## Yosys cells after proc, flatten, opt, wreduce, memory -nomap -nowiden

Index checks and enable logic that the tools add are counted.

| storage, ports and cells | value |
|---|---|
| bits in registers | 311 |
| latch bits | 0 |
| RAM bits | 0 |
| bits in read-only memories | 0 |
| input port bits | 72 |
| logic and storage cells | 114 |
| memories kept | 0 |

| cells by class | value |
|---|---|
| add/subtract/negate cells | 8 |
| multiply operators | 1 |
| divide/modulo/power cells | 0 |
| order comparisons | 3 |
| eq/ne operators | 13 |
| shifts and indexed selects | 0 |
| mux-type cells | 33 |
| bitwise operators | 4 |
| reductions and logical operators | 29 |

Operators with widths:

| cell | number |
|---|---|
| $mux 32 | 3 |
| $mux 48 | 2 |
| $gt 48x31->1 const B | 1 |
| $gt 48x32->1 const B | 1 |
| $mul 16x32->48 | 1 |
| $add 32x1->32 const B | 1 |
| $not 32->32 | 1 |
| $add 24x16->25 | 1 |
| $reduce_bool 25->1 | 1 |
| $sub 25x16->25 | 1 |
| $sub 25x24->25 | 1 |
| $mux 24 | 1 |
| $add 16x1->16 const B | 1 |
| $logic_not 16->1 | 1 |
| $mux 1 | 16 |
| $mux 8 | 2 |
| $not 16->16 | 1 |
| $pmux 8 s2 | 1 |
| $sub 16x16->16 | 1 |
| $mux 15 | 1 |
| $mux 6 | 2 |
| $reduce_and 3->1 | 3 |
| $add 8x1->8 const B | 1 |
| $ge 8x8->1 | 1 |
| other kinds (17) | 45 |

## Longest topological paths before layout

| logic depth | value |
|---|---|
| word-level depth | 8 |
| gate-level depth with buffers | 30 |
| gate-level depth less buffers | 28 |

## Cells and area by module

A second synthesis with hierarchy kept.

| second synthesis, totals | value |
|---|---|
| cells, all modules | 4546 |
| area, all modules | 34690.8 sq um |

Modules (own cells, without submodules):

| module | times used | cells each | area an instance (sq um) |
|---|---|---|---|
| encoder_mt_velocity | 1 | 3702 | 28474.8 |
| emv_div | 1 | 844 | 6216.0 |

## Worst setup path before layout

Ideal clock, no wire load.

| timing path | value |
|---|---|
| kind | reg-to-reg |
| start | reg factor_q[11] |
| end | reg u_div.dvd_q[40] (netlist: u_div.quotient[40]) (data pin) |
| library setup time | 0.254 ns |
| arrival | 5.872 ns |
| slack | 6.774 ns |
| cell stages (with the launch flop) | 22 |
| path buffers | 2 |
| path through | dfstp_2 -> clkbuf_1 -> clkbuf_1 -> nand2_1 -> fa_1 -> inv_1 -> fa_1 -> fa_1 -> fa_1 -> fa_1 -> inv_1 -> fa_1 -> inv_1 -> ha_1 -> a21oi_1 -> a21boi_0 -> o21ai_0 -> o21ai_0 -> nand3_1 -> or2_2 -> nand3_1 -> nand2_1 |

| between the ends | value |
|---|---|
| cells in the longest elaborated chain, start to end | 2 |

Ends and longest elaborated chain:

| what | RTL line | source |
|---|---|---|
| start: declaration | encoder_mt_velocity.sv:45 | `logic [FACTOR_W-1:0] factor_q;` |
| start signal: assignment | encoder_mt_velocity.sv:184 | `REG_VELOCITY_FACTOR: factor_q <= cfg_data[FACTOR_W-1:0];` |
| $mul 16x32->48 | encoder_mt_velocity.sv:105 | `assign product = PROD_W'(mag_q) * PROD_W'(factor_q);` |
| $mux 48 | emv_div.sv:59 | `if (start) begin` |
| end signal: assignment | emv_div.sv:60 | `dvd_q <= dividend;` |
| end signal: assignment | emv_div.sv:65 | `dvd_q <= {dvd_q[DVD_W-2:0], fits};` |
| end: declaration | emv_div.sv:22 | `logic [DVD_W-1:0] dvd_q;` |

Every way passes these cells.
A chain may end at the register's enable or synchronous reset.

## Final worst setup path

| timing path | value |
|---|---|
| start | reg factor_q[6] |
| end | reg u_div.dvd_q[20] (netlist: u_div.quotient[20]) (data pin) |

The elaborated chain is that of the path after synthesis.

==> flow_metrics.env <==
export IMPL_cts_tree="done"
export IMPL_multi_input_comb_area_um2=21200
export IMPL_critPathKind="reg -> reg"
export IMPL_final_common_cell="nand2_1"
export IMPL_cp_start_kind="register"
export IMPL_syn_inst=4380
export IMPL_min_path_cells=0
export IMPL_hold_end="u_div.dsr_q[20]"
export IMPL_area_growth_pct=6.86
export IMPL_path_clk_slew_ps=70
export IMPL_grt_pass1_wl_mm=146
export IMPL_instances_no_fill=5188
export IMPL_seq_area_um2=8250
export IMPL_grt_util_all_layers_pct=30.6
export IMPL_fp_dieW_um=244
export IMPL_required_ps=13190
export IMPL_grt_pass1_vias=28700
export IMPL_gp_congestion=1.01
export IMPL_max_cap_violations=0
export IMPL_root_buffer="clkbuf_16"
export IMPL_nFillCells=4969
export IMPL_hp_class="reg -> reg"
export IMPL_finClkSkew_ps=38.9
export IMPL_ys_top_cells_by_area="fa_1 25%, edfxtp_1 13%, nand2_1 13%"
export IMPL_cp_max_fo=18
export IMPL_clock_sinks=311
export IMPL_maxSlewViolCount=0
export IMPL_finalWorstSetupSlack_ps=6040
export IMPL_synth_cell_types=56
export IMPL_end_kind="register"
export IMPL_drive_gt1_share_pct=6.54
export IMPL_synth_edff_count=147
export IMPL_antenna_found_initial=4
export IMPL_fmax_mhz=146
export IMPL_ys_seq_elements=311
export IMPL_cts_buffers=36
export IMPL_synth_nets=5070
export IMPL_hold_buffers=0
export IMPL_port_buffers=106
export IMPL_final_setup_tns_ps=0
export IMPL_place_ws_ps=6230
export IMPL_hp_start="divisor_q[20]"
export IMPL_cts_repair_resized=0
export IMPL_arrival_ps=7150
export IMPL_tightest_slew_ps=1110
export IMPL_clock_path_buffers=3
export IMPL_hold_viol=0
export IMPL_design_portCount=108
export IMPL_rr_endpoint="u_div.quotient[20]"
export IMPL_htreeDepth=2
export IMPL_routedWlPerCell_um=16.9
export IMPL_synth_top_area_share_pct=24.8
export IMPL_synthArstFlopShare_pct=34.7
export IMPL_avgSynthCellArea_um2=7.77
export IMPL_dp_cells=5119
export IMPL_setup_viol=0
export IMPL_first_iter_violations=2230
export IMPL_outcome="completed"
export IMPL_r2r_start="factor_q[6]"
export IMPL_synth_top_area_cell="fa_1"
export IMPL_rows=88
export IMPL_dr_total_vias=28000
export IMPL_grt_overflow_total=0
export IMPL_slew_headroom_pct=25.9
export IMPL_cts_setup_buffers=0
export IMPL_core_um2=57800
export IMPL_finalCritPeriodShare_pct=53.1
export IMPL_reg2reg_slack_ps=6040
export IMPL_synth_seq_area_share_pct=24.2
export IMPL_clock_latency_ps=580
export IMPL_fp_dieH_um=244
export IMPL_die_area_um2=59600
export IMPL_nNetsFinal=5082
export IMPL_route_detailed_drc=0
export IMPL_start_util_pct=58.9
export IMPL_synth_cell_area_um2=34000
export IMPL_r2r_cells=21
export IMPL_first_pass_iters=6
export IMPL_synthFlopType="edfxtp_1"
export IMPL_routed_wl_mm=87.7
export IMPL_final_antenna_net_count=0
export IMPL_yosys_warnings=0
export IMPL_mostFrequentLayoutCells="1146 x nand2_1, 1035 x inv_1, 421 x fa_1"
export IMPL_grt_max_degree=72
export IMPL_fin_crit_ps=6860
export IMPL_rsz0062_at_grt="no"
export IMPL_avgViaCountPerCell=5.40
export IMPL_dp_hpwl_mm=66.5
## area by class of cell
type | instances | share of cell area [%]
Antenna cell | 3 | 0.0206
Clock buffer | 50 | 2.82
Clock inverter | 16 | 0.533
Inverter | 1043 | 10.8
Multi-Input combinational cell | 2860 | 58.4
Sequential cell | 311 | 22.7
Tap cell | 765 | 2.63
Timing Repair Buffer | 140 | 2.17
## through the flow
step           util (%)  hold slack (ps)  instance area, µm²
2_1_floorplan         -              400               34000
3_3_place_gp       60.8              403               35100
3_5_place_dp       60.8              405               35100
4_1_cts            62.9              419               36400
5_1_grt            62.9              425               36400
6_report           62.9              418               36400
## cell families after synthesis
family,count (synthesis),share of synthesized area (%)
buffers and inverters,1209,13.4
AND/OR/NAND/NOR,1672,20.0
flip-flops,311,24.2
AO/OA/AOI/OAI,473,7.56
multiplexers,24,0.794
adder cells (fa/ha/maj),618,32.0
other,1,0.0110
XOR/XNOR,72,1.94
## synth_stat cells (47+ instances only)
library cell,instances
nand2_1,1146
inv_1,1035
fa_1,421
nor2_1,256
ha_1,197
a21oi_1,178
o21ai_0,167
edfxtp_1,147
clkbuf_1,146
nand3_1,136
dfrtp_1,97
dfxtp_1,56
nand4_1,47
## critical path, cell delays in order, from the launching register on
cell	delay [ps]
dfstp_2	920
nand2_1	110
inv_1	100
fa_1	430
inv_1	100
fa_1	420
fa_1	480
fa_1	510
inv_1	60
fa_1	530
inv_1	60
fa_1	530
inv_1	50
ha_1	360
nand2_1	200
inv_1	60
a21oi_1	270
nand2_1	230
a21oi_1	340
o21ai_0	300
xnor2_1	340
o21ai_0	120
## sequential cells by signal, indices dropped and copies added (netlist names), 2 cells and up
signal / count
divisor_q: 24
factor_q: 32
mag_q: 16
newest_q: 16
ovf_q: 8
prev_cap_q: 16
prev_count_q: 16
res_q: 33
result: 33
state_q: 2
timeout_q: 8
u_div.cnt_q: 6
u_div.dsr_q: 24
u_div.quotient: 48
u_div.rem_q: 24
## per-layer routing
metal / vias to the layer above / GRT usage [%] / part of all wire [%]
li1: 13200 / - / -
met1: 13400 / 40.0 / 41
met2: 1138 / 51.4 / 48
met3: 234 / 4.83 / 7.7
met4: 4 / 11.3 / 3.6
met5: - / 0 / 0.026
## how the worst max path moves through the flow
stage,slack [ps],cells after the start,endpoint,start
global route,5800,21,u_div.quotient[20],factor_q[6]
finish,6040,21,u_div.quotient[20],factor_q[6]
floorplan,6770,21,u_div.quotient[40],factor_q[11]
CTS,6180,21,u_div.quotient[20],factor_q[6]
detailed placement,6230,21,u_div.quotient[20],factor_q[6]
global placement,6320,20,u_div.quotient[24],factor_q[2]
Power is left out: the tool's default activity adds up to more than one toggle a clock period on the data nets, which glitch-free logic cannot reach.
## src/hdl/assert_macros.svh

```systemverilog
// ----------------------------------------------------------------------------
// Assertion macros
// Shared concurrent assertion forms used by the page parser module.
// ----------------------------------------------------------------------------
`ifndef ASSERT_MACROS_SVH
`define ASSERT_MACROS_SVH

// Same-cycle implication, disabled while reset is asserted.
`define ASSERT_IMPLIES(lbl, clk, rst_n, ante, cons, msg) \
    lbl: assert property (@(posedge clk) disable iff (!rst_n) (ante) |-> (cons)) \
        else $error(msg);

// Next-cycle implication, disabled while reset is asserted.
`define ASSERT_NEXT(lbl, clk, rst_n, ante, cons, msg) \
    lbl: assert property (@(posedge clk) disable iff (!rst_n) (ante) |=> (cons)) \
        else $error(msg);

`endif

```

## src/hdl/ogpv_pkg.sv

```systemverilog
// ----------------------------------------------------------------------------
// ogpv_pkg
// Types, constants and the CRC byte update shared by the page validator.
// ----------------------------------------------------------------------------
package ogpv_pkg;

    typedef enum logic [1:0] {
        KIND_BYTE,
        KIND_END,
        KIND_FIRST_BYTE,
        KIND_FIRST_END
    } kind_t;

    typedef struct packed {
        kind_t      kind;
        logic [7:0] data;
    } item_t;

    typedef enum logic [1:0] {
        PH_HEADER,
        PH_TABLE,
        PH_BODY,
        PH_DONE
    } phase_t;

    typedef enum logic [3:0] {
        ST_OK        = 4'd0,
        ST_CAPTURE   = 4'd1,
        ST_VERSION   = 4'd2,
        ST_NO_BOS    = 4'd3,
        ST_CONTINUED = 4'd4,
        ST_NO_SEGS   = 4'd5,
        ST_EMPTY     = 4'd6,
        ST_CRC_BAD   = 4'd7,
        ST_TRUNCATED = 4'd8
    } status_t;

    localparam logic [31:0] CRC_POLY     = 32'h04C11DB7;
    localparam logic [7:0]  CAPTURE [4]  = '{8'h4F, 8'h67, 8'h67, 8'h53};
    localparam int unsigned FLAG_BOS_BIT  = 1;
    localparam int unsigned FLAG_CONT_BIT = 0;
    localparam logic [4:0]  POS_VERSION  = 5'd4;
    localparam logic [4:0]  POS_FLAGS    = 5'd5;
    localparam logic [4:0]  POS_CRC_LO   = 5'd22;
    localparam logic [4:0]  POS_CRC_HI   = 5'd25;
    localparam logic [4:0]  POS_SEGS     = 5'd26;

    // One byte of the MSB-first CRC-32, eight shift steps.
    function automatic logic [31:0] crc_byte(input logic [31:0] c, input logic [7:0] b);
        logic [31:0] r;
        r = c ^ {b, 24'h000000};
        for (int i = 0; i < 8; i++) begin
            r = r[31] ? ({r[30:0], 1'b0} ^ CRC_POLY) : {r[30:0], 1'b0};
        end
        return r;
    endfunction

endpackage

```

## src/hdl/ogpv_front.sv

```systemverilog
// ----------------------------------------------------------------------------
// ogpv_front
// Input stage: accepts words, tags each as byte, end, or start of a file.
// ----------------------------------------------------------------------------
module ogpv_front (
    input  logic            aclk,
    input  logic            aresetn,
    input  logic            s_axis_tvalid,
    output logic            s_axis_tready,
    input  logic [7:0]      s_axis_tdata,
    input  logic [1:0]      s_axis_tuser,
    output logic            push_valid,
    input  logic            push_ready,
    output ogpv_pkg::item_t push_item
);

    logic            valid_reg, valid_next;
    ogpv_pkg::item_t item_reg, item_next;
    ogpv_pkg::kind_t kind;

    always_comb begin
        case (s_axis_tuser)
            2'b01:   kind = ogpv_pkg::KIND_FIRST_BYTE;
            2'b10:   kind = ogpv_pkg::KIND_END;
            2'b11:   kind = ogpv_pkg::KIND_FIRST_END;
            default: kind = ogpv_pkg::KIND_BYTE;
        endcase
    end

    assign s_axis_tready = !valid_reg || push_ready;

    always_comb begin
        valid_next = valid_reg;
        item_next  = item_reg;
        if (s_axis_tvalid && s_axis_tready) begin
            valid_next     = 1'b1;
            item_next.kind = kind;
            item_next.data = s_axis_tdata;
        end else if (push_ready) begin
            valid_next = 1'b0;
        end
    end

    always_ff @(posedge aclk) begin
        if (!aresetn) begin
            valid_reg <= 1'b0;
        end else begin
            valid_reg <= valid_next;
        end
        item_reg <= item_next;
    end

    assign push_valid = valid_reg;
    assign push_item  = item_reg;

endmodule

```

## src/hdl/ogpv_fifo.sv

```systemverilog
// ----------------------------------------------------------------------------
// ogpv_fifo
// Short queue of tagged items between the input stage and the parser.
// ----------------------------------------------------------------------------
module ogpv_fifo #(
    parameter int DEPTH = 4
) (
    input  logic            aclk,
    input  logic            aresetn,
    input  logic            wr_valid,
    output logic            wr_ready,
    input  ogpv_pkg::item_t wr_item,
    output logic            rd_valid,
    input  logic            rd_ready,
    output ogpv_pkg::item_t rd_item
);

    localparam int PW = (DEPTH > 1) ? $clog2(DEPTH) : 1;
    localparam int CW = $clog2(DEPTH + 1);
    localparam logic [PW-1:0] LAST = PW'(DEPTH - 1);
    localparam logic [CW-1:0] FULL = CW'(DEPTH);

    ogpv_pkg::item_t mem_reg [DEPTH];
    logic [PW-1:0]   wr_ptr_reg, wr_ptr_next;
    logic [PW-1:0]   rd_ptr_reg, rd_ptr_next;
    logic [CW-1:0]   count_reg, count_next;
    logic            push, pop;

    assign wr_ready = (count_reg != FULL);
    assign rd_valid = (count_reg != '0);
    assign rd_item  = mem_reg[rd_ptr_reg];
    assign push     = wr_valid && wr_ready;
    assign pop      = rd_valid && rd_ready;

    always_comb begin
        wr_ptr_next = wr_ptr_reg;
        rd_ptr_next = rd_ptr_reg;
        count_next  = count_reg;
        if (push) begin
            wr_ptr_next = (wr_ptr_reg == LAST) ? '0 : wr_ptr_reg + PW'(1);
        end
        if (pop) begin
            rd_ptr_next = (rd_ptr_reg == LAST) ? '0 : rd_ptr_reg + PW'(1);
        end
        if (push && !pop) begin
            count_next = count_reg + CW'(1);
        end else if (pop && !push) begin
            count_next = count_reg - CW'(1);
        end
    end

    always_ff @(posedge aclk) begin
        if (!aresetn) begin
            wr_ptr_reg <= '0;
            rd_ptr_reg <= '0;
            count_reg  <= '0;
        end else begin
            wr_ptr_reg <= wr_ptr_next;
            rd_ptr_reg <= rd_ptr_next;
            count_reg  <= count_next;
        end
        if (push) begin
            mem_reg[wr_ptr_reg] <= wr_item;
        end
    end

endmodule

```

## src/hdl/ogpv_back.sv

```systemverilog
// ----------------------------------------------------------------------------
// ogpv_back
// Page parser: header checks, lacing sum, CRC, and the verdict register.
// ----------------------------------------------------------------------------
`include "assert_macros.svh"

module ogpv_back (
    input  logic            aclk,
    input  logic            aresetn,
    input  logic            q_valid,
    output logic            q_ready,
    input  ogpv_pkg::item_t q_item,
    output logic            m_axis_tvalid,
    input  logic            m_axis_tready,
    output logic [7:0]      m_axis_tdata
);

    ogpv_pkg::phase_t  phase_reg, phase_next, eff_phase;
    logic [4:0]        pos_reg, pos_next, eff_pos;
    logic [7:0]        total_reg, total_next, eff_total;
    logic [7:0]        seen_reg, seen_next, eff_seen;
    logic [15:0]       body_reg, body_next, eff_body;
    logic [31:0]       crc_reg, crc_next, eff_crc;
    logic [31:0]       stored_reg, stored_next, eff_stored;

    logic              out_valid_reg, out_valid_next;
    logic              out_ok_reg, out_ok_next;
    ogpv_pkg::status_t out_status_reg, out_status_next;

    logic              take, sof, eof;
    logic [7:0]        b;
    logic              in_crc_field;
    logic [31:0]       crc_upd;
    logic [7:0]        seen_inc;
    logic [15:0]       body_add, body_dec;
    logic [1:0]        lane;
    logic              hit;
    ogpv_pkg::status_t code;

    assign q_ready = !out_valid_reg || m_axis_tready;
    assign take    = q_valid && q_ready;
    assign b       = q_item.data;
    assign sof     = (q_item.kind == ogpv_pkg::KIND_FIRST_BYTE)
                  || (q_item.kind == ogpv_pkg::KIND_FIRST_END);
    assign eof     = (q_item.kind == ogpv_pkg::KIND_END)
                  || (q_item.kind == ogpv_pkg::KIND_FIRST_END);

    // A start-of-file word sees the parser as just reset.
    assign eff_phase  = sof ? ogpv_pkg::PH_HEADER : phase_reg;
    assign eff_pos    = sof ? '0 : pos_reg;
    assign eff_total  = sof ? '0 : total_reg;
    assign eff_seen   = sof ? '0 : seen_reg;
    assign eff_body   = sof ? '0 : body_reg;
    assign eff_crc    = sof ? '0 : crc_reg;
    assign eff_stored = sof ? '0 : stored_reg;

    assign in_crc_field = (eff_pos >= ogpv_pkg::POS_CRC_LO) && (eff_pos <= ogpv_pkg::POS_CRC_HI);
    assign crc_upd  = ogpv_pkg::crc_byte(eff_crc,
                          (eff_phase == ogpv_pkg::PH_HEADER && in_crc_field) ? 8'h00 : b);
    assign seen_inc = eff_seen + 8'd1;
    assign body_add = eff_body + {8'h00, b};
    assign body_dec = eff_body - 16'd1;
    assign lane     = 2'(eff_pos - ogpv_pkg::POS_CRC_LO);

    // Verdict decode.
    always_comb begin
        hit  = 1'b0;
        code = ogpv_pkg::ST_OK;
        if (eff_phase != ogpv_pkg::PH_DONE) begin
            if (eof) begin
                hit  = 1'b1;
                code = ogpv_pkg::ST_TRUNCATED;
            end else begin
                case (eff_phase)
                    ogpv_pkg::PH_HEADER: begin
                        if (eff_pos < ogpv_pkg::POS_VERSION
                            && b != ogpv_pkg::CAPTURE[eff_pos[1:0]]) begin
                            hit  = 1'b1;
                            code = ogpv_pkg::ST_CAPTURE;
                        end else if (eff_pos == ogpv_pkg::POS_VERSION && b != 8'h00) begin
                            hit  = 1'b1;
                            code = ogpv_pkg::ST_VERSION;
                        end else if (eff_pos == ogpv_pkg::POS_FLAGS
                                     && !b[ogpv_pkg::FLAG_BOS_BIT]) begin
                            hit  = 1'b1;
                            code = ogpv_pkg::ST_NO_BOS;
                        end else if (eff_pos == ogpv_pkg::POS_FLAGS
                                     && b[ogpv_pkg::FLAG_CONT_BIT]) begin
                            hit  = 1'b1;
                            code = ogpv_pkg::ST_CONTINUED;
                        end else if (eff_pos == ogpv_pkg::POS_SEGS && b == 8'h00) begin
                            hit  = 1'b1;
                            code = ogpv_pkg::ST_NO_SEGS;
                        end
                    end
                    ogpv_pkg::PH_TABLE: begin
                        if (seen_inc >= eff_total && body_add == 16'h0000) begin
                            hit  = 1'b1;
                            code = ogpv_pkg::ST_EMPTY;
                        end
                    end
                    ogpv_pkg::PH_BODY: begin
                        if (body_dec == 16'h0000) begin
                            hit  = 1'b1;
                            code = (crc_upd == eff_stored) ? ogpv_pkg::ST_OK
                                                           : ogpv_pkg::ST_CRC_BAD;
                        end
                    end
                    default: begin
                        hit = 1'b0;
                    end
                endcase
            end
        end
    end

    // Next state of the parser.
    always_comb begin
        phase_next  = phase_reg;
        pos_next    = pos_reg;
        total_next  = total_reg;
        seen_next   = seen_reg;
        body_next   = body_reg;
        crc_next    = crc_reg;
        stored_next = stored_reg;
        if (take) begin
            phase_next  = eff_phase;
            pos_next    = eff_pos;
            total_next  = eff_total;
            seen_next   = eff_seen;
            body_next   = eff_body;
            crc_next    = eff_crc;
            stored_next = eff_stored;
            if (eff_phase != ogpv_pkg::PH_DONE) begin
                if (eof) begin
                    phase_next = ogpv_pkg::PH_DONE;
                end else begin
                    case (eff_phase)
                        ogpv_pkg::PH_HEADER: begin
                            crc_next = crc_upd;
                            pos_next = eff_pos + 5'd1;
                            if (in_crc_field) begin
                                stored_next = eff_stored | ({24'h000000, b} << {lane, 3'b000});
                            end
                            if (hit) begin
                                phase_next = ogpv_pkg::PH_DONE;
                            end else if (eff_pos == ogpv_pkg::POS_SEGS) begin
                                total_next = b;
                                seen_next  = '0;
                                body_next  = '0;
                                phase_next = ogpv_pkg::PH_TABLE;
                            end
                        end
                        ogpv_pkg::PH_TABLE: begin
                            crc_next  = crc_upd;
                            body_next = body_add;
                            seen_next = seen_inc;
                            if (seen_inc >= eff_total) begin
                                phase_next = hit ? ogpv_pkg::PH_DONE : ogpv_pkg::PH_BODY;
                            end
                        end
                        ogpv_pkg::PH_BODY: begin
                            crc_next  = crc_upd;
                            body_next = body_dec;
                            if (hit) begin
                                phase_next = ogpv_pkg::PH_DONE;
                            end
                        end
                        default: begin
                            phase_next = ogpv_pkg::PH_DONE;
                        end
                    endcase
                end
            end
        end
    end

    // Result register.
    always_comb begin
        out_valid_next  = out_valid_reg;
        out_ok_next     = out_ok_reg;
        out_status_next = out_status_reg;
        if (take && hit) begin
            out_valid_next  = 1'b1;
            out_ok_next     = (code == ogpv_pkg::ST_OK);
            out_status_next = code;
        end else if (m_axis_tready) begin
            out_valid_next = 1'b0;
        end
    end

    always_ff @(posedge aclk) begin
        if (!aresetn) begin
            phase_reg     <= ogpv_pkg::PH_HEADER;
            pos_reg       <= '0;
            total_reg     <= '0;
            seen_reg      <= '0;
            body_reg      <= '0;
            crc_reg       <= '0;
            stored_reg    <= '0;
            out_valid_reg <= 1'b0;
        end else begin
            phase_reg     <= phase_next;
            pos_reg       <= pos_next;
            total_reg     <= total_next;
            seen_reg      <= seen_next;
            body_reg      <= body_next;
            crc_reg       <= crc_next;
            stored_reg    <= stored_next;
            out_valid_reg <= out_valid_next;
        end
        out_ok_reg     <= out_ok_next;
        out_status_reg <= out_status_next;
    end

    assign m_axis_tvalid = out_valid_reg;
    assign m_axis_tdata  = {3'b000, out_status_reg, out_ok_reg};

    `ASSERT_IMPLIES(a_ok_flag, aclk, aresetn, out_valid_reg,
                    out_ok_reg == (out_status_reg == ogpv_pkg::ST_OK),
                    "is_valid disagrees with status")
    `ASSERT_IMPLIES(a_table_count, aclk, aresetn, phase_reg == ogpv_pkg::PH_TABLE,
                    seen_reg < total_reg, "segment table overran its count")
    `ASSERT_IMPLIES(a_body_left, aclk, aresetn, phase_reg == ogpv_pkg::PH_BODY,
                    body_reg != 16'h0000, "body phase with nothing left")
    `ASSERT_NEXT(a_done_after_verdict, aclk, aresetn, take && hit,
                 phase_reg == ogpv_pkg::PH_DONE, "parser not closed after a verdict")

endmodule

```

## src/hdl/ogg_first_page_validator.sv

```systemverilog
// Path: a word is registered by the input stage and written into the queue; a word that
// gives a verdict loads the verdict register. Throughput: one word per cycle while no
// verdict waits on m_axis_tready; the CRC takes a whole byte per cycle in one XOR network.
// Reset: synchronous, aresetn low; the parser returns to the header phase with a
// zero CRC, the queue empties and no verdict is pending. No clearing pass is needed.
// ----------------------------------------------------------------------------
// ogg_first_page_validator
// Checks the first Ogg page of a byte stream and gives one verdict per file.
// ----------------------------------------------------------------------------
module ogg_first_page_validator #(
    parameter int QUEUE_DEPTH = 4
) (
    input  logic       aclk,
    input  logic       aresetn,
    // Byte stream in.
    input  logic       s_axis_tvalid,
    output logic       s_axis_tready,
    input  logic [7:0] s_axis_tdata,   // [7:0] data_byte
    input  logic [1:0] s_axis_tuser,   // [0] start_of_file, [1] end_of_file
    // Verdict out.
    output logic       m_axis_tvalid,
    input  logic       m_axis_tready,
    output logic [7:0] m_axis_tdata    // [0] is_valid, [4:1] status, [7:5] zero
);

    // The front stage registers each word and tags it; the queue holds up
    // to QUEUE_DEPTH words while the parser stalls on the result side, and
    // lets the input stall without starving the parser.
    logic            push_valid, push_ready;
    ogpv_pkg::item_t push_item;
    logic            q_valid, q_ready;
    ogpv_pkg::item_t q_item;

    ogpv_front u_front (
        .aclk          (aclk),
        .aresetn       (aresetn),
        .s_axis_tvalid (s_axis_tvalid),
        .s_axis_tready (s_axis_tready),
        .s_axis_tdata  (s_axis_tdata),
        .s_axis_tuser  (s_axis_tuser),
        .push_valid    (push_valid),
        .push_ready    (push_ready),
        .push_item     (push_item)
    );

    ogpv_fifo #(
        .DEPTH (QUEUE_DEPTH)
    ) u_fifo (
        .aclk     (aclk),
        .aresetn  (aresetn),
        .wr_valid (push_valid),
        .wr_ready (push_ready),
        .wr_item  (push_item),
        .rd_valid (q_valid),
        .rd_ready (q_ready),
        .rd_item  (q_item)
    );

    // The parser consumes a word whenever its verdict register is free or
    // being emptied in the same cycle; words that give no verdict pass
    // through without touching the output.
    ogpv_back u_back (
        .aclk          (aclk),
        .aresetn       (aresetn),
        .q_valid       (q_valid),
        .q_ready       (q_ready),
        .q_item        (q_item),
        .m_axis_tvalid (m_axis_tvalid),
        .m_axis_tready (m_axis_tready),
        .m_axis_tdata  (m_axis_tdata)
    );

endmodule
```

● **Task to carry out**:
Report, with a number and no other words, how many lines of the listing contain "storage".

● **Task result**:
2